◆ Problem statement
Find the string "stays" in the records. Copy every line it appears in.

◆ Task inputs
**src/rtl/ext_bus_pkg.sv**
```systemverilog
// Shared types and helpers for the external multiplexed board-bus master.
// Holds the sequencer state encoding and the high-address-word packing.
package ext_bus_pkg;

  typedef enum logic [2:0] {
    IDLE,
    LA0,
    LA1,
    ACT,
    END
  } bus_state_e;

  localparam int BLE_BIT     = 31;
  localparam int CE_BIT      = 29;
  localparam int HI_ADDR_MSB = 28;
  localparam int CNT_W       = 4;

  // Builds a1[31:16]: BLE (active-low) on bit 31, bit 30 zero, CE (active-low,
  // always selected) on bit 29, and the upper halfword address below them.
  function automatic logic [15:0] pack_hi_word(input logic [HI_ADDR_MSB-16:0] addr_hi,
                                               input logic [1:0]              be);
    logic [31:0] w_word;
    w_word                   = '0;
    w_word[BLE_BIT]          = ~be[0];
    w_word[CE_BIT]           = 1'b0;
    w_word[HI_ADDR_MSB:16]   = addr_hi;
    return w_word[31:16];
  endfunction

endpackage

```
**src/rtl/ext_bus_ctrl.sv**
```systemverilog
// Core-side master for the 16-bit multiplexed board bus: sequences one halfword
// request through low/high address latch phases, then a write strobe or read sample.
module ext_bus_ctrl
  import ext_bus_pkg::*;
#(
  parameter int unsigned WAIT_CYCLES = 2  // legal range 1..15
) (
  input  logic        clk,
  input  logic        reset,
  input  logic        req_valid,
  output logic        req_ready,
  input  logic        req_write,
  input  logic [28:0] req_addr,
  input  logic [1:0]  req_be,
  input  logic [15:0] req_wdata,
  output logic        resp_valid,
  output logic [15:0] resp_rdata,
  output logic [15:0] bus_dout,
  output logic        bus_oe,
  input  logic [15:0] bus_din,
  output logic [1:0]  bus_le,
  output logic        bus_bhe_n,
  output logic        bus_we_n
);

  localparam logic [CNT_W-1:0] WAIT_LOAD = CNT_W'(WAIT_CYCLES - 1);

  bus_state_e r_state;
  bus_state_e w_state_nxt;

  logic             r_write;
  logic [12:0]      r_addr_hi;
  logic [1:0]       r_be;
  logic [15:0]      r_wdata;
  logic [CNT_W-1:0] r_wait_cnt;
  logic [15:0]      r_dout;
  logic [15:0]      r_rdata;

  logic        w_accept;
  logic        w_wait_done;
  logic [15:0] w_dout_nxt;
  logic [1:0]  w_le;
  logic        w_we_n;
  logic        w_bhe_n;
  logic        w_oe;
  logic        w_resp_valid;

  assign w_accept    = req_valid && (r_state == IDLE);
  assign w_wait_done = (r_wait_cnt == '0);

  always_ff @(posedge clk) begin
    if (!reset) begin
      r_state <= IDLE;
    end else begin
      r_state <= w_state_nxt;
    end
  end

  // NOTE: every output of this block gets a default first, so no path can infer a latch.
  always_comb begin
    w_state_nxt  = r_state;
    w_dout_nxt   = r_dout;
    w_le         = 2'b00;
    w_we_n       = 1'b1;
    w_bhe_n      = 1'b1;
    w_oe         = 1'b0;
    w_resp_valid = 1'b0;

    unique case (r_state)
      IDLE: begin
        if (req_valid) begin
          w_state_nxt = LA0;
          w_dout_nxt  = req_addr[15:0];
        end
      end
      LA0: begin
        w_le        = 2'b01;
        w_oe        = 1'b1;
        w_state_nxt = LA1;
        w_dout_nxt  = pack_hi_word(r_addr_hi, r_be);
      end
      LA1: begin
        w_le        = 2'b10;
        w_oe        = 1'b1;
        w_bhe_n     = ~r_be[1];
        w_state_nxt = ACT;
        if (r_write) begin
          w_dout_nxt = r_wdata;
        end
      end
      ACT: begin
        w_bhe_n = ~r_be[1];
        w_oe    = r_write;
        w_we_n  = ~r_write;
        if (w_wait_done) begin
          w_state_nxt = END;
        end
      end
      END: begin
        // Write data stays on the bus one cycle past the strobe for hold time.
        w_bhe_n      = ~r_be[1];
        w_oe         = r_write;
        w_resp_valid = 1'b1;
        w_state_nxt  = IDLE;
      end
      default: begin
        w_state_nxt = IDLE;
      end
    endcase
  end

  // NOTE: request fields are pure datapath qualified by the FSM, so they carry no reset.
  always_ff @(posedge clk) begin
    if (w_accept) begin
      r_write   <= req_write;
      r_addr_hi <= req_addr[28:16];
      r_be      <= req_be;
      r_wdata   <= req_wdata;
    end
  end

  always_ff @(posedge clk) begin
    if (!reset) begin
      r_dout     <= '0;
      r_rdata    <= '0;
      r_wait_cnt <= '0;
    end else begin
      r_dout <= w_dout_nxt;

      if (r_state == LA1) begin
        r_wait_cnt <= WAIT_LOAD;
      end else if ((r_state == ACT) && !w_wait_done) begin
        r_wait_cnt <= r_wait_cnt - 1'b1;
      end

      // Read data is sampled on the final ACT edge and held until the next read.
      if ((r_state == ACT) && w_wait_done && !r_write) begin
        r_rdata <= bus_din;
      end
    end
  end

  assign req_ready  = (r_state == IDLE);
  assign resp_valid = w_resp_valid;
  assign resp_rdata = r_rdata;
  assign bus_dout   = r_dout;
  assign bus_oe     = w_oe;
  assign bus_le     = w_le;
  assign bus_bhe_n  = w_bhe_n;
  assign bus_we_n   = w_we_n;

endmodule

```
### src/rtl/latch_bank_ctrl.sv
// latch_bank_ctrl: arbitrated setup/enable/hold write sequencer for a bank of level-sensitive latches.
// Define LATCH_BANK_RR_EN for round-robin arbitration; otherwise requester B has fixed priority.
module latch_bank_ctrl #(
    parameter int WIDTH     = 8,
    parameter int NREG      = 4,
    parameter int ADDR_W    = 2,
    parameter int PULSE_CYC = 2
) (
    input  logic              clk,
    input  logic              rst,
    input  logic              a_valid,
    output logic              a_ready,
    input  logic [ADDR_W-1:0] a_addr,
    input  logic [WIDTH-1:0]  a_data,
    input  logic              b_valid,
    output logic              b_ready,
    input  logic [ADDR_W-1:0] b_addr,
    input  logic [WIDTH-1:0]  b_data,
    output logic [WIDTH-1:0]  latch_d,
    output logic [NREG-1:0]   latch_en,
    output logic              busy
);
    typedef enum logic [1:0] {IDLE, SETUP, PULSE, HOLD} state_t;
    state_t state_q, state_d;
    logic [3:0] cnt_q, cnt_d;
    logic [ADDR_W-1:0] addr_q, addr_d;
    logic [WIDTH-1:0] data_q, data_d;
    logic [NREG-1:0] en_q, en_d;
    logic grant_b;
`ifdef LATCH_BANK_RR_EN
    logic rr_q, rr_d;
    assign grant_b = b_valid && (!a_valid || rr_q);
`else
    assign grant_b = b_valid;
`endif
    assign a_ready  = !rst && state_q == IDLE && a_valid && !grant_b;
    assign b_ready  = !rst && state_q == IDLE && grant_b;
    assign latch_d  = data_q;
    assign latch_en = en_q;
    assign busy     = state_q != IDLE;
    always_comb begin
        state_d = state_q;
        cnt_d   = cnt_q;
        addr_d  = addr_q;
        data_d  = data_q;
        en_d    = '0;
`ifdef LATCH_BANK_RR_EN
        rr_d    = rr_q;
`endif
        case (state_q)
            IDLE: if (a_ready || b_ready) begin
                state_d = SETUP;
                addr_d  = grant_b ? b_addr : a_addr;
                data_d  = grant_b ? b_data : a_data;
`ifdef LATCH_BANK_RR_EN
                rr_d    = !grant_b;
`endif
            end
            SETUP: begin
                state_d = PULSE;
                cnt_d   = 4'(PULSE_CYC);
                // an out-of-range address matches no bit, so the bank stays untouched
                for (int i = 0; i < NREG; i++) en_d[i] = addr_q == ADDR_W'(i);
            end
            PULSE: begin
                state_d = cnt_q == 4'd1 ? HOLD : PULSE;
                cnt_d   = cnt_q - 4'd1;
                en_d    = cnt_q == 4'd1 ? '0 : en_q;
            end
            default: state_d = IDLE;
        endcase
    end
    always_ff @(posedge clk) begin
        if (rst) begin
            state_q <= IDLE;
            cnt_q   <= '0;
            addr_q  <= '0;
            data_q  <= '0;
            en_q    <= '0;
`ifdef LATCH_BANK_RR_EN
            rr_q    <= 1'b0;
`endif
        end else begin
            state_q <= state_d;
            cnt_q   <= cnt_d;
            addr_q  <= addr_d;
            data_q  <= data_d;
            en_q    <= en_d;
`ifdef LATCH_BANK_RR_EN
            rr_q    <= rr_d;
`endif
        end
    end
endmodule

◆ Written response
        // Write data stays on the bus one cycle past the strobe for hold time.
                // an out-of-range address matches no bit, so the bank stays untouched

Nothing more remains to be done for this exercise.